Re: [RFC][PATCHSET] sorting out RCU-delayed stuff in ->destroy_inode()

From: Al Viro
Date: Tue Apr 30 2019 - 00:00:53 EST


On Mon, Apr 29, 2019 at 08:37:29PM -0700, Linus Torvalds wrote:
> On Mon, Apr 29, 2019, 20:09 Al Viro <viro@xxxxxxxxxxxxxxxxxx> wrote:
>
> >
> > ... except that this callback can (and always could) get executed after
> > freeing struct super_block.
> >
>
> Ugh.
>
> That food looks nasty. Shouldn't the super block freeing wait for the
> filesystem to be all done instead? Do a rcu synchronization or something?
>
> Adding that pointer looks really wrong to me. I'd much rather delay the sb
> freeing. Is there some reason that can't be done that I'm missing?

Where would you put that synchronize_rcu()? Doing that before ->put_super()
is too early - inode references might be dropped in there. OTOH, doing
that after that point means that while struct super_block itself will be
there, any number of data structures hanging from it might be not.

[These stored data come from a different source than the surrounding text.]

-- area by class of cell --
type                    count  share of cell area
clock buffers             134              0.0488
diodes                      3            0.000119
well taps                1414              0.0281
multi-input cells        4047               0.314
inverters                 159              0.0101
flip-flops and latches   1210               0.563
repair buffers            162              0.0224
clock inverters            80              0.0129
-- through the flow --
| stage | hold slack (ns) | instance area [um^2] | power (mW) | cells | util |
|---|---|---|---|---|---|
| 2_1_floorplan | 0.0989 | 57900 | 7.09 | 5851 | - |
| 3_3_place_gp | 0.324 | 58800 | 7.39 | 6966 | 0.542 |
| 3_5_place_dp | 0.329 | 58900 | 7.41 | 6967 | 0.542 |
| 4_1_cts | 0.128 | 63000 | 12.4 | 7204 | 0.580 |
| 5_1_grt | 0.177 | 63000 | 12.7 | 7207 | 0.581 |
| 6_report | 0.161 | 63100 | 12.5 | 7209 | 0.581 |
===== config.mk =====
export PLATFORM = sky130hd
export DESIGN_NAME = uart_status_irq_enable_mux
export DESIGN_NICKNAME = d
export VERILOG_FILES = /design/src/uart_lsr_pkg.sv /design/src/uart_break_detect.sv /design/src/uart_pin_sync.sv /design/src/uart_status_irq_enable_mux.sv
export SDC_FILE = /design/constraint.sdc
export NUM_CORES = 1
export LEC_CHECK = 0
export BUFFER_PORTS_ARGS = -buffer_cell sky130_fd_sc_hd__buf_4
export CELL_PAD_IN_SITES_DETAIL_PLACEMENT = 0
export CELL_PAD_IN_SITES_GLOBAL_PLACEMENT = 1
export CORE_MARGIN = 4
export CORE_UTILIZATION = 36
export CTS_BUF_LIST = sky130_fd_sc_hd__clkbuf_16
export CTS_CLUSTER_DIAMETER = 30
export DETAILED_ROUTE_END_ITERATION = 8
export GPL_TIMING_DRIVEN = 0
export PLACE_DENSITY = 0.83
export SYNTH_ARGS = -nofsm -noshare
export SYNTH_HDL_FRONTEND = slang
export SYNTH_HIERARCHICAL = 1
export SYNTH_SLANG_ARGS = --single-unit

===== constraint.sdc =====
create_clock -name core_clk_i -period 2.25 [get_ports core_clk_i]
set_input_delay 0.225 -clock core_clk_i [delete_from_list [all_inputs] [get_ports core_clk_i]]
set_output_delay 0.225 -clock core_clk_i [all_outputs]
set_load 0.02 [all_outputs]

===== src/uart_lsr_pkg.sv =====
// constants for the uart line status, input mux and interrupt enable block
// assumes a byte-wide register port with full 32-bit byte addresses
package uart_lsr_pkg;
  // ==========================================================
  // register byte addresses
  localparam logic [31:0] ADDR_DATA = 32'hffff0700; // tx holding write, rx buffer read
  localparam logic [31:0] ADDR_IRQ_ENABLE = 32'hffff0704;
  localparam logic [31:0] ADDR_IRQ_IDENT = 32'hffff0708;
  localparam logic [31:0] ADDR_MUX_LOOP = 32'hffff0710;
  localparam logic [31:0] ADDR_LINE_STATUS = 32'hffff0714;
  // ==========================================================
  // reset values
  localparam logic [7:0] RST_IRQ_ENABLE = 8'h00;
  localparam logic [7:0] RST_MUX_LOOP = 8'h00;
  localparam logic [7:0] RST_LINE_STATUS = 8'h60;
  // ==========================================================
  // field positions
  localparam int MUX_SEL_HI = 7;
  localparam int MUX_SEL_LO = 6;
  localparam int LOOP_BIT = 4;
  localparam int ST_TX_EMPTY = 6;
  localparam int ST_HOLD_EMPTY = 5;
  localparam int ST_BREAK = 4;
  localparam int ST_FRAME = 3;
  localparam int ST_PARITY = 2;
  localparam int ST_OVERRUN = 1;
  localparam int ST_READY = 0;
  localparam int EN_LINE = 2;
  localparam int EN_TX = 1;
  localparam int EN_RX = 0;
  // ==========================================================
  // receive input select codes
  localparam logic [1:0] SEL_LIN = 2'h0;
  localparam logic [1:0] SEL_PIN_FIVE = 2'h2;
  // interrupt identification codes, bit 0 low while pending
  localparam logic [2:0] IID_NONE = 3'h1;
  localparam logic [2:0] IID_LINE = 3'h6;
  localparam logic [2:0] IID_RX = 3'h4;
  localparam logic [2:0] IID_TX = 3'h2;
  // longest frame: start, 8 data, parity, 2 stop
  localparam logic [3:0] MAX_FRAME_BITS = 4'hc;
endpackage : uart_lsr_pkg
`config.mk`:
```
export PLATFORM = sky130hd
export DESIGN_NAME = uco_ctrl
export DESIGN_NICKNAME = d
export VERILOG_FILES = /design/src/uco_pkg.sv /design/src/uco_bit_timer.sv /design/src/uco_ctrl.sv
export SDC_FILE = /design/constraint.sdc
export NUM_CORES = 1
export LEC_CHECK = 0
export ABC_AREA = 1
export BUFFER_PORTS_ARGS = -buffer_cell sky130_fd_sc_hd__clkbuf_2
export CORE_MARGIN = 2
export CORE_UTILIZATION = 45
export CTS_CLUSTER_SIZE = 12
export DETAILED_ROUTE_END_ITERATION = 6
export SYNTH_ARGS = -nofsm -noshare
export SYNTH_HDL_FRONTEND = slang
export SYNTH_SLANG_ARGS = --single-unit
```
`constraint.sdc`:
```
create_clock -name pclk -period 3.4 [get_ports pclk]
set_input_delay 0.68 -clock pclk [delete_from_list [all_inputs] [get_ports pclk]]
set_output_delay 0.68 -clock pclk [all_outputs]
set_load 0.03 [all_outputs]
```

So we are still very limited in what we can do inside ->free_inode()
instance *and* we get bunch of synchronize_rcu() for no good reason.

Note that for normal lockless accesses (lockless ->d_revalidate(), ->d_hash(),
etc.) we are just fine with having struct super_block freeing RCU-delayed
(along with any data structures we might need) - the superblock had
been seen at some point after we'd taken rcu_read_lock(), so its
freeing won't happen until we drop it. So we don't need synchronize_rcu()
for that.

Here the problem is that we are dealing with another RCU callback;
synchronize_rcu() would be needed for it, but it will only protect that
intermediate dereference of ->i_sb; any rcu-delayed stuff scheduled
from inside ->put_super() would not be ordered wrt ->free_inode().
And if we are doing that just for the sake of that one dereference,
we might as well do it before scheduling i_callback().

PS: we *are* guaranteed that module will still be there (unregister_filesystem()
does synchronize_rcu() and rcu_barrier() is done before kmem_cache_destroy()
in assorted exit_foo_fs()).